Problem to solve — Which lines in the entries below contain the string "removing"? Show each of them in full.

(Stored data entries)

★ ★ ★ ★ ★ ★ ★

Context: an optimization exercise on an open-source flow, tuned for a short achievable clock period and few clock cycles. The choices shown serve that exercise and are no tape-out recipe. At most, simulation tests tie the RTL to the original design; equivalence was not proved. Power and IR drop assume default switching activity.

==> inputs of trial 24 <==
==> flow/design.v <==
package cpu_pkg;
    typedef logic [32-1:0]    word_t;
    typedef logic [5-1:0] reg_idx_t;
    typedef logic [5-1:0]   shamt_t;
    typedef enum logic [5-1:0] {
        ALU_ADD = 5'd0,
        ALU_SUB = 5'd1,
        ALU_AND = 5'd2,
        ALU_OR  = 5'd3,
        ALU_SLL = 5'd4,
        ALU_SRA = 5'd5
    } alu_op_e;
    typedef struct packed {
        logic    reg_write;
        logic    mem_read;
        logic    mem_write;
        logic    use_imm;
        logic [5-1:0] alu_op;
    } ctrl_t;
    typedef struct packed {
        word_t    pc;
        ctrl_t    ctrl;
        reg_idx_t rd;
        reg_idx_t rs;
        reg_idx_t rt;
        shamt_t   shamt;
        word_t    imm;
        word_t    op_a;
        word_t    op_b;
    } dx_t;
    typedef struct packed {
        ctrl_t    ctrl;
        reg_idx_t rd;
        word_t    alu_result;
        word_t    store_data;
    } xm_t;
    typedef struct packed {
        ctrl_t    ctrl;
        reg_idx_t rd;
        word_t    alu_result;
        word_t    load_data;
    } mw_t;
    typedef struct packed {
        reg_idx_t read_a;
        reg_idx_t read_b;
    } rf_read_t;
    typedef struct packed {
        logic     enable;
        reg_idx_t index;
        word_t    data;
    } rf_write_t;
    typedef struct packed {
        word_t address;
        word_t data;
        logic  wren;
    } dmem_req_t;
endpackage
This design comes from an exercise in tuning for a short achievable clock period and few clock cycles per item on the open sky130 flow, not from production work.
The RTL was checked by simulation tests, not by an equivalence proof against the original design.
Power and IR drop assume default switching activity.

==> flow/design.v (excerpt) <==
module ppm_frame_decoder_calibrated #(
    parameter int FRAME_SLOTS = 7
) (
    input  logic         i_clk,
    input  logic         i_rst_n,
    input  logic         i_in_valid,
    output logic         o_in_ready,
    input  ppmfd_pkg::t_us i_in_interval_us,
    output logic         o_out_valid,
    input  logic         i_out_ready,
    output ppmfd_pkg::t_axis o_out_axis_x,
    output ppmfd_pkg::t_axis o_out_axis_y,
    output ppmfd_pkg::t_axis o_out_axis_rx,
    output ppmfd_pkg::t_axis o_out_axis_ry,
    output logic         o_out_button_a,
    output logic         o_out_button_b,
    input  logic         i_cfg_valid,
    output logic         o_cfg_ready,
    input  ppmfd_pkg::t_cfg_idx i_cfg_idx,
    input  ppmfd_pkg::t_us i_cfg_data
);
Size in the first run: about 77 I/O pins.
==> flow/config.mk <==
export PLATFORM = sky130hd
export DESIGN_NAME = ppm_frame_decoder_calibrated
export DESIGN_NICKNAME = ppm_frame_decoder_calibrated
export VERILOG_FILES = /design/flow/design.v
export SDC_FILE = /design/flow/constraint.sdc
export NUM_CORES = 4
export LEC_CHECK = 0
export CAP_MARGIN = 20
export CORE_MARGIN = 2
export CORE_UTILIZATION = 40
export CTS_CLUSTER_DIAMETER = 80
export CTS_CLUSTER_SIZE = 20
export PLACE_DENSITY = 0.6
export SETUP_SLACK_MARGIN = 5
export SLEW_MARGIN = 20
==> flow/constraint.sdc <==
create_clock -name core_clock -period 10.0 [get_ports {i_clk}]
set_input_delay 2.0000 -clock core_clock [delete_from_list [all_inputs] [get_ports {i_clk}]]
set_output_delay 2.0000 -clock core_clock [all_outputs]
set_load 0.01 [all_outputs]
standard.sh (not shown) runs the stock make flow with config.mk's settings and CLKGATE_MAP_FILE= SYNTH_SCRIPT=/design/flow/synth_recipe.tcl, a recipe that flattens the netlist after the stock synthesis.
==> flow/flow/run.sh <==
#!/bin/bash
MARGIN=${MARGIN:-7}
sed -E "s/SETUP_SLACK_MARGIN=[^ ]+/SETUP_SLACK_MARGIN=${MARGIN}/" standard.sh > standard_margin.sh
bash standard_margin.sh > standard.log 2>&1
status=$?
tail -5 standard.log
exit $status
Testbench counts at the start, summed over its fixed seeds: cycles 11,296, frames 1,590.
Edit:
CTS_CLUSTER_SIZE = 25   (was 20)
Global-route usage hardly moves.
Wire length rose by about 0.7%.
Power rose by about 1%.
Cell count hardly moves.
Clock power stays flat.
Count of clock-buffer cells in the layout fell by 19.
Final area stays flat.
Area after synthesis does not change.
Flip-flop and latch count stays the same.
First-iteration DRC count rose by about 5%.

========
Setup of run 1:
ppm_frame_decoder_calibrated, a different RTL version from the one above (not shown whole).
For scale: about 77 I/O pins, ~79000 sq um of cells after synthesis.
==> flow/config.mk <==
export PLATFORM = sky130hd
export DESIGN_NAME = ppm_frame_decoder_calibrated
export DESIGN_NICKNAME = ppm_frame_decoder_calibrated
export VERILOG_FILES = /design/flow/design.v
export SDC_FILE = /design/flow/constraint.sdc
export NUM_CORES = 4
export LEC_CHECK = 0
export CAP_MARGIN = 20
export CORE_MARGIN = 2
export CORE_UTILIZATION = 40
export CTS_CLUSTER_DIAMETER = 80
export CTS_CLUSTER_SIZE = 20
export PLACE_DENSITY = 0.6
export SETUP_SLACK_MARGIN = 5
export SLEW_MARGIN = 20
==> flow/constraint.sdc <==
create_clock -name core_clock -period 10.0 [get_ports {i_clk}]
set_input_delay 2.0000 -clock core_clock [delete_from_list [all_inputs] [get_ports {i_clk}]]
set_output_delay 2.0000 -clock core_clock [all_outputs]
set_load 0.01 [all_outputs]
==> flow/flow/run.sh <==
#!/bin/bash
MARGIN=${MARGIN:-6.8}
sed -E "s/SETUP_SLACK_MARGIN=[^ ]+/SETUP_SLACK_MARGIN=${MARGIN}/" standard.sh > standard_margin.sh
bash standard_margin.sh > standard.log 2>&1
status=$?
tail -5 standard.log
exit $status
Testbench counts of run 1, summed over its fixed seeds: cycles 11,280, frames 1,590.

★ ★ ★ ★ ★ ★ ★

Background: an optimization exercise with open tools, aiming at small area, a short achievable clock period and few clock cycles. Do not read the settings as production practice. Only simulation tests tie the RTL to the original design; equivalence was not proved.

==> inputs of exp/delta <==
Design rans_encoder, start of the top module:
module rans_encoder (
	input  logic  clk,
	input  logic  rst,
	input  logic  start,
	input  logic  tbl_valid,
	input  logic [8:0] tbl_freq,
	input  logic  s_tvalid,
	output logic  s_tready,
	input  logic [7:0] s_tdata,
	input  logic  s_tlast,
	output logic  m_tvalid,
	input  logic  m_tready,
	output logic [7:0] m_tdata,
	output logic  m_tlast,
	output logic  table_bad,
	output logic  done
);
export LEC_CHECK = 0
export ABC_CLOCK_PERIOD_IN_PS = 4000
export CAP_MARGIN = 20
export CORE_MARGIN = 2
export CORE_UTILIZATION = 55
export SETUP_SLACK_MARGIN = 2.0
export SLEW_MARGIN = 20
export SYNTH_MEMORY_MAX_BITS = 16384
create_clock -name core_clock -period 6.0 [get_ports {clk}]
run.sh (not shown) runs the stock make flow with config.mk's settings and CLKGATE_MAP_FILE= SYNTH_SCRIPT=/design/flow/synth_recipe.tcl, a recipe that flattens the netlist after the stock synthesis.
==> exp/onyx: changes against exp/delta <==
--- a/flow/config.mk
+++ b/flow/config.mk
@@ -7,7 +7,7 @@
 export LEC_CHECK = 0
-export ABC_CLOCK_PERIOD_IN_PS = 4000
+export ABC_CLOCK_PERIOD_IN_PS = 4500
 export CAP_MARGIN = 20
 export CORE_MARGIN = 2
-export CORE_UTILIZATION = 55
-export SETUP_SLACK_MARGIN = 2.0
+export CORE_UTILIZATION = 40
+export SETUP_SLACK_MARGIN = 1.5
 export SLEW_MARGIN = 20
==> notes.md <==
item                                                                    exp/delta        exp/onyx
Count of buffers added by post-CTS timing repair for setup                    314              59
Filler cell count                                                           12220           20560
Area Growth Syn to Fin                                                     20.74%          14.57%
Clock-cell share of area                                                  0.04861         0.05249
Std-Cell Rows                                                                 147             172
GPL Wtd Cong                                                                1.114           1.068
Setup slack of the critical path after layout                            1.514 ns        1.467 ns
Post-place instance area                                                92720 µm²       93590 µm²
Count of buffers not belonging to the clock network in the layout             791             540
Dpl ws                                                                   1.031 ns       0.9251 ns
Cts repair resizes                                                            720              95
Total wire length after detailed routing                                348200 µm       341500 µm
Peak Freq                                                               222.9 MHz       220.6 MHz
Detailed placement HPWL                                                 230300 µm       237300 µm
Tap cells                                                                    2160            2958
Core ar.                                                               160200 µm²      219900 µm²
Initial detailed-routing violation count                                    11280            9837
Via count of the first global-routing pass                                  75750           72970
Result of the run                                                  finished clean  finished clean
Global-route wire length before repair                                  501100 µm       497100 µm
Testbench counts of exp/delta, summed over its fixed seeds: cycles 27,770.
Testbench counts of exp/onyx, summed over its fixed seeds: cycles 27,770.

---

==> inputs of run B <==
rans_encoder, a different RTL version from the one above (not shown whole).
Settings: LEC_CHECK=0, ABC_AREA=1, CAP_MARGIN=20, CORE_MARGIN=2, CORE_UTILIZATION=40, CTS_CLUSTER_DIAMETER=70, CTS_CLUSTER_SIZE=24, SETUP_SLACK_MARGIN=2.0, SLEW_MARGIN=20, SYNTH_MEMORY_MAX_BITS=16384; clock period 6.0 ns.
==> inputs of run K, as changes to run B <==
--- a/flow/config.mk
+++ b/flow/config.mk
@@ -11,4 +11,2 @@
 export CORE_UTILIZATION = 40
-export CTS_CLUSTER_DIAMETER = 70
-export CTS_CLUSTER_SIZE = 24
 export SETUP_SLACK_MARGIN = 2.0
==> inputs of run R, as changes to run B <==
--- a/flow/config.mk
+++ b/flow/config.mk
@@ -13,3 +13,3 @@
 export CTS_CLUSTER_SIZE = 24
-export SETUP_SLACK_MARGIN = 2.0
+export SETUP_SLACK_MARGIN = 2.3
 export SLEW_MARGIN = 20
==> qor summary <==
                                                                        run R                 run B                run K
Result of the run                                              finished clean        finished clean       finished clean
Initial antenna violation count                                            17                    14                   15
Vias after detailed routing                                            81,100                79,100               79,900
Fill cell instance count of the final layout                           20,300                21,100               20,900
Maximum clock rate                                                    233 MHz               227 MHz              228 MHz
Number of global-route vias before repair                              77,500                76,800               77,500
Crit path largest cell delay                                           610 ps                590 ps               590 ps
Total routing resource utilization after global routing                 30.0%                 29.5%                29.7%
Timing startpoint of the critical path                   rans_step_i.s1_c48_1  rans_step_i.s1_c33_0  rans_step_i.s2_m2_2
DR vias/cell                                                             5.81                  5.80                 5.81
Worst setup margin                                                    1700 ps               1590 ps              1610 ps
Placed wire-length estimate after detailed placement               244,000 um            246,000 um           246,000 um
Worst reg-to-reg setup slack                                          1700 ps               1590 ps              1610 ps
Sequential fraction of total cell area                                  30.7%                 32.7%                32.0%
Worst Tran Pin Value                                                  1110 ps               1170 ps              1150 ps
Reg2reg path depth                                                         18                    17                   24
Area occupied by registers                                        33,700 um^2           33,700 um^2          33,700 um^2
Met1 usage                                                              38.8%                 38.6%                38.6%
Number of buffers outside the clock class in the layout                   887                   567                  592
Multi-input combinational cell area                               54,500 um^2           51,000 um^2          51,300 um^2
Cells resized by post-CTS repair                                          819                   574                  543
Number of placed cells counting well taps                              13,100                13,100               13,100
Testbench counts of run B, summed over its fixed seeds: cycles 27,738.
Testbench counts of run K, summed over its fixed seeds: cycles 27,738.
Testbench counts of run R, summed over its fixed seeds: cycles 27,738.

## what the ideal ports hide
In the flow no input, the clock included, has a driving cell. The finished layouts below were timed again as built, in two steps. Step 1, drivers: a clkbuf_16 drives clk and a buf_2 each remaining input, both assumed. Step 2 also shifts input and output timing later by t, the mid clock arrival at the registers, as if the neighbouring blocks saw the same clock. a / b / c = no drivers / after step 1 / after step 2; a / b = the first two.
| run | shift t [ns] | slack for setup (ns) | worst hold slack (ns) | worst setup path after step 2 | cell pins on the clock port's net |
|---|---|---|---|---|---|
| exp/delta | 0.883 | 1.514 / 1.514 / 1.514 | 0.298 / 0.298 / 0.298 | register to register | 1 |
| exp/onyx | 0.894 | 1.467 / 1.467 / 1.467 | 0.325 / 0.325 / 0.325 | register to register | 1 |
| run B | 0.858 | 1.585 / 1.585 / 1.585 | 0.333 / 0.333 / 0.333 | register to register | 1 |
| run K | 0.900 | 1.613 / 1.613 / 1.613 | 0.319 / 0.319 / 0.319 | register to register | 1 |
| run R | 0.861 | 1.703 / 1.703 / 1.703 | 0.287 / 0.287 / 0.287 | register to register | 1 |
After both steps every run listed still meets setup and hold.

★ ★ ★ ★ ★ ★ ★

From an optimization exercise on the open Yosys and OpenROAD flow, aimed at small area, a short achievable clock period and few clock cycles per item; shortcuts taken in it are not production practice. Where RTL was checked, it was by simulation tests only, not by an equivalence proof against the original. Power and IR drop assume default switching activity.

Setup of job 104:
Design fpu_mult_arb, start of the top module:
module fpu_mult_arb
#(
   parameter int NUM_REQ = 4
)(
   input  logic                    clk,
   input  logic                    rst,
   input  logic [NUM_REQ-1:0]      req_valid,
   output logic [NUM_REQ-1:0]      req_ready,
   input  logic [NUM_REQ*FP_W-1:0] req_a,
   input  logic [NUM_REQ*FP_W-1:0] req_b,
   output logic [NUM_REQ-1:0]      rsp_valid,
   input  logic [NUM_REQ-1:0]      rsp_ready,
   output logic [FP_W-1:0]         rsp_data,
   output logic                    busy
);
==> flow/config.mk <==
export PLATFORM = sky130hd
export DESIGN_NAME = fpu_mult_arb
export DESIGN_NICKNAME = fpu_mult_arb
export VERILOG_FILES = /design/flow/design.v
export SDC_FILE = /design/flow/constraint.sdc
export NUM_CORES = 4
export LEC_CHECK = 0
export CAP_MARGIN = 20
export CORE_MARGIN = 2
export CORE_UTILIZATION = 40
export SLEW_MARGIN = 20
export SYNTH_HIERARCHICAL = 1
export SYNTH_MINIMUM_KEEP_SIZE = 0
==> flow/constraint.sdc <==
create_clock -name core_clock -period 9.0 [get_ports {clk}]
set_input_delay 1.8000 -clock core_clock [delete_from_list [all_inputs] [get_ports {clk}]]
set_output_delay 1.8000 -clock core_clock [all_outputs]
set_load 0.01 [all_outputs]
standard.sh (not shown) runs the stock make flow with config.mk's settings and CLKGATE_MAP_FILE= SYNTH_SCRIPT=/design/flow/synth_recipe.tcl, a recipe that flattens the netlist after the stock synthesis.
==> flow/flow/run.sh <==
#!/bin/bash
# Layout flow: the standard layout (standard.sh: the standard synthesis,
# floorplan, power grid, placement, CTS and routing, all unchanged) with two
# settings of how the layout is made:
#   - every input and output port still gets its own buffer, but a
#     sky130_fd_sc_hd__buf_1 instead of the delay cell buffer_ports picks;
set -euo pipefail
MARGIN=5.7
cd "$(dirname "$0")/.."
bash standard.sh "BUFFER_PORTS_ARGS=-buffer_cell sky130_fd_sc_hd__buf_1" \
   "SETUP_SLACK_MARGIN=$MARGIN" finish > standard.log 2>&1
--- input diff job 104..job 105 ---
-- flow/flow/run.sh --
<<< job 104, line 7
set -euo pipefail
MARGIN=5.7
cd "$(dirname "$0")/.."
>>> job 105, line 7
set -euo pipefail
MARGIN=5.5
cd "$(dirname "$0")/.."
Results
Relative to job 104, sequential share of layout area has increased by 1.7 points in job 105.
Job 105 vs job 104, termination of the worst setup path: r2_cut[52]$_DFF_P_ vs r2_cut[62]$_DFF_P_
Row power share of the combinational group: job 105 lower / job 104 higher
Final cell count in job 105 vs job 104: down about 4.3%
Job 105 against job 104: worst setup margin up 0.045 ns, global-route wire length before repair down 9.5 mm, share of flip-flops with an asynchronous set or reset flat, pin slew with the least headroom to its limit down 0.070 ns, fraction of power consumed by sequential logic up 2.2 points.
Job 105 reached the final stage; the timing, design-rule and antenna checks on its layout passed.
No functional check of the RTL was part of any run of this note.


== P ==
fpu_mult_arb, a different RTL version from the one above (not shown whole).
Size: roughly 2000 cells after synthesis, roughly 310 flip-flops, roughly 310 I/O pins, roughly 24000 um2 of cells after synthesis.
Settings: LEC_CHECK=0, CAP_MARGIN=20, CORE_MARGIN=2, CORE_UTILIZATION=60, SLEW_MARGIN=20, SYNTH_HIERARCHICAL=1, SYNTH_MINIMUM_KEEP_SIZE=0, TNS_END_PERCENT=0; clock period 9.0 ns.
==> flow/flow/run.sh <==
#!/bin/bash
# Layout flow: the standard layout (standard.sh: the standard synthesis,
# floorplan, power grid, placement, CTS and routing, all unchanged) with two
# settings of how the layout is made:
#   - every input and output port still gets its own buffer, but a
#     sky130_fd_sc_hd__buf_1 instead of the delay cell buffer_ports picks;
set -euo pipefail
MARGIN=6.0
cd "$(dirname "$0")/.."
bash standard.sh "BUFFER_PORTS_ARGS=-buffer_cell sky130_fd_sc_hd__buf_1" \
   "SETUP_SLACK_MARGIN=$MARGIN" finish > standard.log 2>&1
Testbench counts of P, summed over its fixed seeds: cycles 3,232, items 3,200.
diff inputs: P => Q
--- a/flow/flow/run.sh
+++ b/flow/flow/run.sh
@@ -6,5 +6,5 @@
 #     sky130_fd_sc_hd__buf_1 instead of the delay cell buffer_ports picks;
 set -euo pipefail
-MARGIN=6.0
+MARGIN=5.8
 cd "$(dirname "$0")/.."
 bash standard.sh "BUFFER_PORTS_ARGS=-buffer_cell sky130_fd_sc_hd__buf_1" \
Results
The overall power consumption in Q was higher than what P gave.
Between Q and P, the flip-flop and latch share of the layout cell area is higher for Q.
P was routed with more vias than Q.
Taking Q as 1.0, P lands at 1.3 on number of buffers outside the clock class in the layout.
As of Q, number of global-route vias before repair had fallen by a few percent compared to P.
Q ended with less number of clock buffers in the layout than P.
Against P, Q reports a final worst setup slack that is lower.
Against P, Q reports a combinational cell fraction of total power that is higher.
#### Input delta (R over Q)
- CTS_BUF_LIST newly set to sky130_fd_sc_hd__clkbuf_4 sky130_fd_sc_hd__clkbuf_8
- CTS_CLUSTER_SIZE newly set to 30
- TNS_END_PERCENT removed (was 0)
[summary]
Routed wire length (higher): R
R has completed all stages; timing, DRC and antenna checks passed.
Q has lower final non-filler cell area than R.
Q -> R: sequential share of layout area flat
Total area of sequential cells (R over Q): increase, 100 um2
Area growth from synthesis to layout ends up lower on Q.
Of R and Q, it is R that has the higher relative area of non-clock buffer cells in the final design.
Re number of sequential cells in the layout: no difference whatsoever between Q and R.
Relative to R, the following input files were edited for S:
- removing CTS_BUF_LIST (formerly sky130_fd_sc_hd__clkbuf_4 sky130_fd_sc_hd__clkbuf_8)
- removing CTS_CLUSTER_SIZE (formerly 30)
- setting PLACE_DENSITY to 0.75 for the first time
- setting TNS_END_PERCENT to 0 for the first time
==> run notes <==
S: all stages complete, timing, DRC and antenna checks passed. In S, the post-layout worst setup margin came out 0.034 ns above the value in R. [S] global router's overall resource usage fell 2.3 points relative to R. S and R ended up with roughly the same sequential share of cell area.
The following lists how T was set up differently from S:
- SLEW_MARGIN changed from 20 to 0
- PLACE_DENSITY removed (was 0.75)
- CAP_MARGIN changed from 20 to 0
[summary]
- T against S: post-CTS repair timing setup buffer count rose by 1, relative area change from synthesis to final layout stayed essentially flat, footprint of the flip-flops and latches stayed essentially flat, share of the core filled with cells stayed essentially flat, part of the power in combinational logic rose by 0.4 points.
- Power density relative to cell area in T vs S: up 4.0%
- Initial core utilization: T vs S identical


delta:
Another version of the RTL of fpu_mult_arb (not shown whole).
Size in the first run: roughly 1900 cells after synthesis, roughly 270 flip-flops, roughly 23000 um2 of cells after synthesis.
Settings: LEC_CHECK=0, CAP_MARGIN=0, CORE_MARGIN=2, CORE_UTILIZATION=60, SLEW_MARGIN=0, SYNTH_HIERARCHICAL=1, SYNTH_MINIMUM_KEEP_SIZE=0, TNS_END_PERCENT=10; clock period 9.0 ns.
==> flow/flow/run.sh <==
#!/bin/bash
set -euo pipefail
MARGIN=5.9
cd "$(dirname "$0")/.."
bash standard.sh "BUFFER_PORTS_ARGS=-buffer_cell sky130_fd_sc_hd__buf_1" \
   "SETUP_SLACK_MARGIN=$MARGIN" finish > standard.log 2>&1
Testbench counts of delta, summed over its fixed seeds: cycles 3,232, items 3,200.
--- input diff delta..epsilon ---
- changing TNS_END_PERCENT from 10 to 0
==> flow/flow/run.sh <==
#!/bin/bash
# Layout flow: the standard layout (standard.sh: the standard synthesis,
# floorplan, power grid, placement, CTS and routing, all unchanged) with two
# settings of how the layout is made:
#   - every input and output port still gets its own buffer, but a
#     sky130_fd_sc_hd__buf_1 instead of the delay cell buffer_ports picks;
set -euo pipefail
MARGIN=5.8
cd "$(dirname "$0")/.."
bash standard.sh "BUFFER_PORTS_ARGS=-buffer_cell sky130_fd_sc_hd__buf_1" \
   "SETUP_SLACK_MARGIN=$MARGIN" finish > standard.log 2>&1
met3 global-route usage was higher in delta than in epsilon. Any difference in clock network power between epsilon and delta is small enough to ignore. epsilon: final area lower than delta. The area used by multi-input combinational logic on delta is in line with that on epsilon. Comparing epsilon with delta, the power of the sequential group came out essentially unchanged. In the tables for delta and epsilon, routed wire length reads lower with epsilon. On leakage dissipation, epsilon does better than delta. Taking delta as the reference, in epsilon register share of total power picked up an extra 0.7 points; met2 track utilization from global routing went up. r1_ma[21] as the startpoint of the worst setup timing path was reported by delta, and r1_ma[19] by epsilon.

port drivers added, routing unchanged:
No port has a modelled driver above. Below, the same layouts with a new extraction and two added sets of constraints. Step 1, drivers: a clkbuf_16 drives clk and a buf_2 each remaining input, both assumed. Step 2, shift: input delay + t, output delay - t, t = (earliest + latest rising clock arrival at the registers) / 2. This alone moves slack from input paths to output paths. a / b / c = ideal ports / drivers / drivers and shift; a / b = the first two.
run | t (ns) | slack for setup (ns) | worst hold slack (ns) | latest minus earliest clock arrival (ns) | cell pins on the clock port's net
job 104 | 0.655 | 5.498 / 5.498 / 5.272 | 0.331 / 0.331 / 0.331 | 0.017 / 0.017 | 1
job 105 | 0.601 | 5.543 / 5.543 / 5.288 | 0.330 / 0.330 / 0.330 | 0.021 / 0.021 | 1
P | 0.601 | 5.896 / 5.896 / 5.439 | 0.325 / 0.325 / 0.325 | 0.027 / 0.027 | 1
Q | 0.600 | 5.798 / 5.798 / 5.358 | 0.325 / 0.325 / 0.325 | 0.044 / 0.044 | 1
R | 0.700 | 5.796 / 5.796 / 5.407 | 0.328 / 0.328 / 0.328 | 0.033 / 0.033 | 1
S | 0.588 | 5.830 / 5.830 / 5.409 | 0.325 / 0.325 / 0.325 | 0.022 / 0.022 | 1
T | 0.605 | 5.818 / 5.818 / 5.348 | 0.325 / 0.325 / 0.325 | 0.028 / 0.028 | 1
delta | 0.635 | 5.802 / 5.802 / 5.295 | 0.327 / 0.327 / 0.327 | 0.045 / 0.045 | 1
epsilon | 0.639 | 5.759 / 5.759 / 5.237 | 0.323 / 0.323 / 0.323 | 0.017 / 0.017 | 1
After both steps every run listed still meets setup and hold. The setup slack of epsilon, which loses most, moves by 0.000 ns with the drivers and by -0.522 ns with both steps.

★ ★ ★ ★ ★ ★ ★

Result —
- removing CTS_BUF_LIST (formerly sky130_fd_sc_hd__clkbuf_4 sky130_fd_sc_hd__clkbuf_8)
- removing CTS_CLUSTER_SIZE (formerly 30)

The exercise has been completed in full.